Grouping Proteins According to Structural Features
Bonnie Kirkpatrick, University of California, Berkeley
The Protein Data Bank (PDB) contains more than 32,000 experimentally solved protein structures. The Structural Classification of Proteins (SCOP) database, a manual classification of these structures, cannot keep pace with the rapid growth of the PDB. We will provide an automatic classification of proteins which reflects the manual classification. We use structurally derived features to cluster groups of related proteins. Each cluster has a maximal set of shared features, or fingerprint.
When given a group of proteins and a target protein, the LGA algorithm creates one structural alignment of each protein to the target protein. We use the Gaussian Mixture Model to cluster the proteins according to the structural regions they share with the target. Taking each of the proteins in turn as the target yields an ensemble of clusters, multiple partitions on the same set of proteins. Discrepancies are resolved by grouping together proteins that clustered together across many of the partitions.

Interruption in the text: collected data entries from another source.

File: src/include/rvv_lite_consts.svh
`ifndef RVV_LITE_CONSTS_SVH
`define RVV_LITE_CONSTS_SVH

// Vector register geometry
`define RVV_VLEN        64
`define RVV_SEW         8
`define RVV_NUM_ELEM    8
`define RVV_NUM_VREG    8
`define RVV_VREG_IDX_W  3

// Command queue depth and the sender's starting credit count
`define RVV_CQ_DEPTH    4

// ALU reservation station
`define RVV_RS_DEPTH    2

// Reorder buffer
`define RVV_ROB_DEPTH   4
`define RVV_ROB_IDX_W   2

`endif

File: src/rvv_lite_pkg.sv
`default_nettype none

`include "rvv_lite_consts.svh"

package rvv_lite_pkg;

    typedef enum logic [1:0] {
        OP_VADD_VV = 2'd0,
        OP_VSUB_VV = 2'd1,
        OP_VADD_VX = 2'd2
    } rvv_op_e;

    // Instruction as accepted from the frontend
    typedef struct packed {
        rvv_op_e                     op;
        logic [`RVV_VREG_IDX_W-1:0]  vd;
        logic [`RVV_VREG_IDX_W-1:0]  vs1;
        logic [`RVV_VREG_IDX_W-1:0]  vs2;
        logic [`RVV_SEW-1:0]         scalar;
    } rvv_cmd_t;

    // Issued uop with operands already read
    typedef struct packed {
        rvv_op_e                     op;
        logic [`RVV_ROB_IDX_W-1:0]   rob_idx;
        logic [`RVV_VLEN-1:0]        src_a;
        logic [`RVV_VLEN-1:0]        src_b;
        logic [`RVV_SEW-1:0]         scalar;
    } alu_uop_t;

    typedef struct packed {
        logic [`RVV_ROB_IDX_W-1:0]   rob_idx;
        logic [`RVV_VLEN-1:0]        data;
    } alu_res_t;

    // Retired register write
    typedef struct packed {
        logic [`RVV_VREG_IDX_W-1:0]  vd;
        logic [`RVV_VLEN-1:0]        data;
    } rt_t;

endpackage

`default_nettype wire

File: src/rvv_lite_fifo.sv
`timescale 1ns/1ps
`default_nettype none

module rvv_lite_fifo #(
    parameter type T     = logic [7:0],
    parameter int  DEPTH = 4
) (
    input  wire logic clk,
    input  wire logic rst_n,
    input  wire logic push,
    input  wire T     in_data,
    input  wire logic pop,
    output T          out_data,
    output logic      empty,
    output logic      full
);

    localparam int PTR_W = (DEPTH > 1) ? $clog2(DEPTH) : 1;
    localparam int CNT_W = $clog2(DEPTH + 1);

    T                 mem [DEPTH];
    logic [PTR_W-1:0] wr_ptr;
    logic [PTR_W-1:0] rd_ptr;
    logic [CNT_W-1:0] count;

    // Wraps at DEPTH so non power of two depths work too
    function automatic logic [PTR_W-1:0] next_ptr(input logic [PTR_W-1:0] p);
        return (p == PTR_W'(DEPTH - 1)) ? '0 : p + 1'b1;
    endfunction

    always_ff @(posedge clk or negedge rst_n) begin
        if (!rst_n) begin
            wr_ptr <= '0;
            rd_ptr <= '0;
            count  <= '0;
        end else begin
            if (push)
                wr_ptr <= next_ptr(wr_ptr);
            if (pop)
                rd_ptr <= next_ptr(rd_ptr);
            count <= count + CNT_W'(push) - CNT_W'(pop);
        end
    end

    always_ff @(posedge clk) begin
        if (push)
            mem[wr_ptr] <= in_data;
    end

    // Head is shown without a read cycle
    assign out_data = mem[rd_ptr];
    assign empty    = (count == '0);
    assign full     = (count == CNT_W'(DEPTH));

    // Producers and consumers must respect the flags
    a_no_overflow: assert property (@(posedge clk) disable iff (!rst_n) !(push && full));
    a_no_underflow: assert property (@(posedge clk) disable iff (!rst_n) !(pop && empty));

endmodule

`default_nettype wire

File: src/rvv_lite_dispatch.sv
`timescale 1ns/1ps
`default_nettype none

`include "rvv_lite_consts.svh"

module rvv_lite_dispatch import rvv_lite_pkg::*; (
    input  wire logic                        clk,
    input  wire logic                        rst_n,
    input  wire rvv_cmd_t                    cq_head,
    input  wire logic                        cq_empty,
    output logic                             cq_pop,
    output logic [`RVV_VREG_IDX_W-1:0]       rd_idx_a,
    output logic [`RVV_VREG_IDX_W-1:0]       rd_idx_b,
    input  wire logic [`RVV_VLEN-1:0]        rd_data_a,
    input  wire logic [`RVV_VLEN-1:0]        rd_data_b,
    input  wire logic                        rob_full,
    input  wire logic [`RVV_ROB_IDX_W-1:0]   rob_idx,
    output logic                             alloc,
    output logic [`RVV_VREG_IDX_W-1:0]       alloc_vd,
    input  wire logic                        rs_full,
    output logic                             rs_push,
    output alu_uop_t                         rs_uop,
    input  wire logic                        rt_valid,
    input  wire logic [`RVV_VREG_IDX_W-1:0]  rt_vd
);

    // One bit per register with a write still in flight
    logic [`RVV_NUM_VREG-1:0] busy;
    logic                     vs1_used;
    logic                     hazard;
    logic                     issue;

    always_comb begin
        vs1_used = (cq_head.op != OP_VADD_VX);
        // RAW on the sources, WAW on vd
        hazard   = busy[cq_head.vs2] | busy[cq_head.vd] | (vs1_used & busy[cq_head.vs1]);
        issue    = !cq_empty && !hazard && !rob_full && !rs_full;
    end

    assign cq_pop   = issue;
    assign rs_push  = issue;
    assign alloc    = issue;
    assign alloc_vd = cq_head.vd;

    // Port A carries vs2, port B carries vs1
    assign rd_idx_a = cq_head.vs2;
    assign rd_idx_b = cq_head.vs1;

    always_comb begin
        rs_uop.op      = cq_head.op;
        rs_uop.rob_idx = rob_idx;
        rs_uop.src_a   = rd_data_a;
        rs_uop.src_b   = vs1_used ? rd_data_b : '0;
        rs_uop.scalar  = cq_head.scalar;
    end

    always_ff @(posedge clk or negedge rst_n) begin
        if (!rst_n) begin
            busy <= '0;
        end else begin
            if (rt_valid)
                busy[rt_vd] <= 1'b0;
            if (issue)
                busy[cq_head.vd] <= 1'b1;
        end
    end

    // A retire from the ROB always belongs to a register marked busy here
    a_retire_busy: assert property (@(posedge clk) disable iff (!rst_n)
        rt_valid |-> busy[rt_vd]);

endmodule

`default_nettype wire

File: src/rvv_lite_vrf.sv
`timescale 1ns/1ps
`default_nettype none

`include "rvv_lite_consts.svh"

module rvv_lite_vrf import rvv_lite_pkg::*; (
    input  wire logic                        clk,
    input  wire logic                        rst_n,
    input  wire logic [`RVV_VREG_IDX_W-1:0]  rd_idx_a,
    input  wire logic [`RVV_VREG_IDX_W-1:0]  rd_idx_b,
    output logic [`RVV_VLEN-1:0]             rd_data_a,
    output logic [`RVV_VLEN-1:0]             rd_data_b,
    input  wire logic                        wr_valid,
    input  wire rt_t                         wr
);

    logic [`RVV_VLEN-1:0] regs [`RVV_NUM_VREG];

    // Element e of register r starts at r*16 + e
    always_ff @(posedge clk or negedge rst_n) begin
        if (!rst_n) begin
            for (int r = 0; r < `RVV_NUM_VREG; r++)
                for (int e = 0; e < `RVV_NUM_ELEM; e++)
                    regs[r][e*`RVV_SEW +: `RVV_SEW] <= `RVV_SEW'(r * 16 + e);
        end else if (wr_valid) begin
            regs[wr.vd] <= wr.data;
        end
    end

    assign rd_data_a = regs[rd_idx_a];
    assign rd_data_b = regs[rd_idx_b];

endmodule

`default_nettype wire

File: src/rvv_lite_alu.sv
`timescale 1ns/1ps
`default_nettype none

`include "rvv_lite_consts.svh"

module rvv_lite_alu import rvv_lite_pkg::*; (
    input  wire logic     clk,
    input  wire logic     rst_n,
    input  wire logic     rs_empty,
    output logic          rs_pop,
    input  wire alu_uop_t uop,
    output logic          res_valid,
    output alu_res_t      res
);

    logic [`RVV_VLEN-1:0] result;

    // Single cycle unit, never stalls
    assign rs_pop = !rs_empty;

    always_comb begin
        logic [`RVV_SEW-1:0] a;
        logic [`RVV_SEW-1:0] b;
        result = '0;
        for (int e = 0; e < `RVV_NUM_ELEM; e++) begin
            a = uop.src_a[e*`RVV_SEW +: `RVV_SEW];
            b = uop.src_b[e*`RVV_SEW +: `RVV_SEW];
            // Element sums wrap modulo 256
            case (uop.op)
                OP_VSUB_VV: result[e*`RVV_SEW +: `RVV_SEW] = a - b;
                OP_VADD_VX: result[e*`RVV_SEW +: `RVV_SEW] = a + uop.scalar;
                default:    result[e*`RVV_SEW +: `RVV_SEW] = a + b;
            endcase
        end
    end

    always_ff @(posedge clk or negedge rst_n) begin
        if (!rst_n)
            res_valid <= 1'b0;
        else
            res_valid <= rs_pop;
    end

    always_ff @(posedge clk) begin
        if (rs_pop) begin
            res.rob_idx <= uop.rob_idx;
            res.data    <= result;
        end
    end

endmodule

`default_nettype wire

File: src/rvv_lite_rob.sv
`timescale 1ns/1ps
`default_nettype none

`include "rvv_lite_consts.svh"

module rvv_lite_rob import rvv_lite_pkg::*; (
    input  wire logic                        clk,
    input  wire logic                        rst_n,
    input  wire logic                        alloc,
    input  wire logic [`RVV_VREG_IDX_W-1:0]  alloc_vd,
    output logic                             rob_full,
    output logic [`RVV_ROB_IDX_W-1:0]        rob_idx,
    input  wire logic                        res_valid,
    input  wire alu_res_t                    res,
    output logic                             rt_valid,
    output rt_t                              rt
);

    localparam int CNT_W = `RVV_ROB_IDX_W + 1;

    logic [`RVV_ROB_DEPTH-1:0]  valid_q;
    logic [`RVV_ROB_DEPTH-1:0]  done_q;
    logic [`RVV_VREG_IDX_W-1:0] vd_q   [`RVV_ROB_DEPTH];
    logic [`RVV_VLEN-1:0]       data_q [`RVV_ROB_DEPTH];
    logic [`RVV_ROB_IDX_W-1:0]  head_q;
    logic [`RVV_ROB_IDX_W-1:0]  tail_q;
    logic [CNT_W-1:0]           count_q;

    assign rob_full = (count_q == CNT_W'(`RVV_ROB_DEPTH));
    assign rob_idx  = tail_q;

    // Only the oldest entry may leave
    assign rt_valid = valid_q[head_q] & done_q[head_q];
    assign rt.vd    = vd_q[head_q];
    assign rt.data  = data_q[head_q];

    always_ff @(posedge clk or negedge rst_n) begin
        if (!rst_n) begin
            valid_q <= '0;
            done_q  <= '0;
            head_q  <= '0;
            tail_q  <= '0;
            count_q <= '0;
        end else begin
            if (alloc) begin
                valid_q[tail_q] <= 1'b1;
                done_q[tail_q]  <= 1'b0;
                tail_q          <= tail_q + 1'b1;
            end
            if (res_valid)
                done_q[res.rob_idx] <= 1'b1;
            if (rt_valid) begin
                valid_q[head_q] <= 1'b0;
                head_q          <= head_q + 1'b1;
            end
            count_q <= count_q + CNT_W'(alloc) - CNT_W'(rt_valid);
        end
    end

    always_ff @(posedge clk) begin
        if (alloc)
            vd_q[tail_q] <= alloc_vd;
        if (res_valid)
            data_q[res.rob_idx] <= res.data;
    end

    // ALU results land only on allocated entries still waiting
    a_res_allocated: assert property (@(posedge clk) disable iff (!rst_n)
        res_valid |-> (valid_q[res.rob_idx] && !done_q[res.rob_idx]));

endmodule

`default_nettype wire

File: src/rvv_lite_top.sv
`timescale 1ns/1ps
`default_nettype none

`include "rvv_lite_consts.svh"

module rvv_lite_top import rvv_lite_pkg::*; (
    input  wire logic     clk,
    input  wire logic     rst_n,
    input  wire logic     cmd_valid,
    input  wire rvv_cmd_t cmd,
    output logic          cmd_credit,
    output logic          rt_valid,
    output rt_t           rt
);

    rvv_cmd_t                   cq_head;
    logic                       cq_empty;
    logic                       cq_pop;
    logic [`RVV_VREG_IDX_W-1:0] rd_idx_a;
    logic [`RVV_VREG_IDX_W-1:0] rd_idx_b;
    logic [`RVV_VLEN-1:0]       rd_data_a;
    logic [`RVV_VLEN-1:0]       rd_data_b;
    logic                       rob_full;
    logic [`RVV_ROB_IDX_W-1:0]  rob_idx;
    logic                       alloc;
    logic [`RVV_VREG_IDX_W-1:0] alloc_vd;
    logic                       rs_full;
    logic                       rs_push;
    alu_uop_t                   rs_uop;
    logic                       rs_empty;
    logic                       rs_pop;
    alu_uop_t                   rs_head;
    logic                       res_valid;
    alu_res_t                   res;

    // Each pop frees a slot and hands one credit back
    assign cmd_credit = cq_pop;

    // Credits keep the sender from overrunning the queue
    rvv_lite_fifo #(
        .T     (rvv_cmd_t),
        .DEPTH (`RVV_CQ_DEPTH)
    ) cmd_queue_inst (
        .clk      (clk),
        .rst_n    (rst_n),
        .push     (cmd_valid),
        .in_data  (cmd),
        .pop      (cq_pop),
        .out_data (cq_head),
        .empty    (cq_empty),
        .full     ()
    );

    rvv_lite_dispatch dispatch_inst (
        .clk       (clk),
        .rst_n     (rst_n),
        .cq_head   (cq_head),
        .cq_empty  (cq_empty),
        .cq_pop    (cq_pop),
        .rd_idx_a  (rd_idx_a),
        .rd_idx_b  (rd_idx_b),
        .rd_data_a (rd_data_a),
        .rd_data_b (rd_data_b),
        .rob_full  (rob_full),
        .rob_idx   (rob_idx),
        .alloc     (alloc),
        .alloc_vd  (alloc_vd),
        .rs_full   (rs_full),
        .rs_push   (rs_push),
        .rs_uop    (rs_uop),
        .rt_valid  (rt_valid),
        .rt_vd     (rt.vd)
    );

    rvv_lite_vrf vrf_inst (
        .clk       (clk),
        .rst_n     (rst_n),
        .rd_idx_a  (rd_idx_a),
        .rd_idx_b  (rd_idx_b),
        .rd_data_a (rd_data_a),
        .rd_data_b (rd_data_b),
        .wr_valid  (rt_valid),
        .wr        (rt)
    );

    // ALU reservation station
    rvv_lite_fifo #(
        .T     (alu_uop_t),
        .DEPTH (`RVV_RS_DEPTH)
    ) alu_rs_inst (
        .clk      (clk),
        .rst_n    (rst_n),
        .push     (rs_push),
        .in_data  (rs_uop),
        .pop      (rs_pop),
        .out_data (rs_head),
        .empty    (rs_empty),
        .full     (rs_full)
    );

    rvv_lite_alu alu_inst (
        .clk       (clk),
        .rst_n     (rst_n),
        .rs_empty  (rs_empty),
        .rs_pop    (rs_pop),
        .uop       (rs_head),
        .res_valid (res_valid),
        .res       (res)
    );

    rvv_lite_rob rob_inst (
        .clk       (clk),
        .rst_n     (rst_n),
        .alloc     (alloc),
        .alloc_vd  (alloc_vd),
        .rob_full  (rob_full),
        .rob_idx   (rob_idx),
        .res_valid (res_valid),
        .res       (res),
        .rt_valid  (rt_valid),
        .rt        (rt)
    );

endmodule

`default_nettype wire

The test data is comprised of PDB structures having resolutions ranging from 0.54Å (X-ray structures) to greater than 15Å (electron microscopy). Despite this noise, the robust nature of our clustering method detects relationships on the level of the SCOP superfamily with 88% accuracy and a low false positive rate.
Future work involves predicting the family and superfamily to which a new structure belongs. Comparison with the structural fingerprint determines whether a new structure belongs to the cluster. Initial results indicate that the fingerprint derived directly from a SCOP family can predict membership with almost complete accuracy.
Abstract Author(s): Kirkpatrick, B., Zhou, C., and Zemla, A.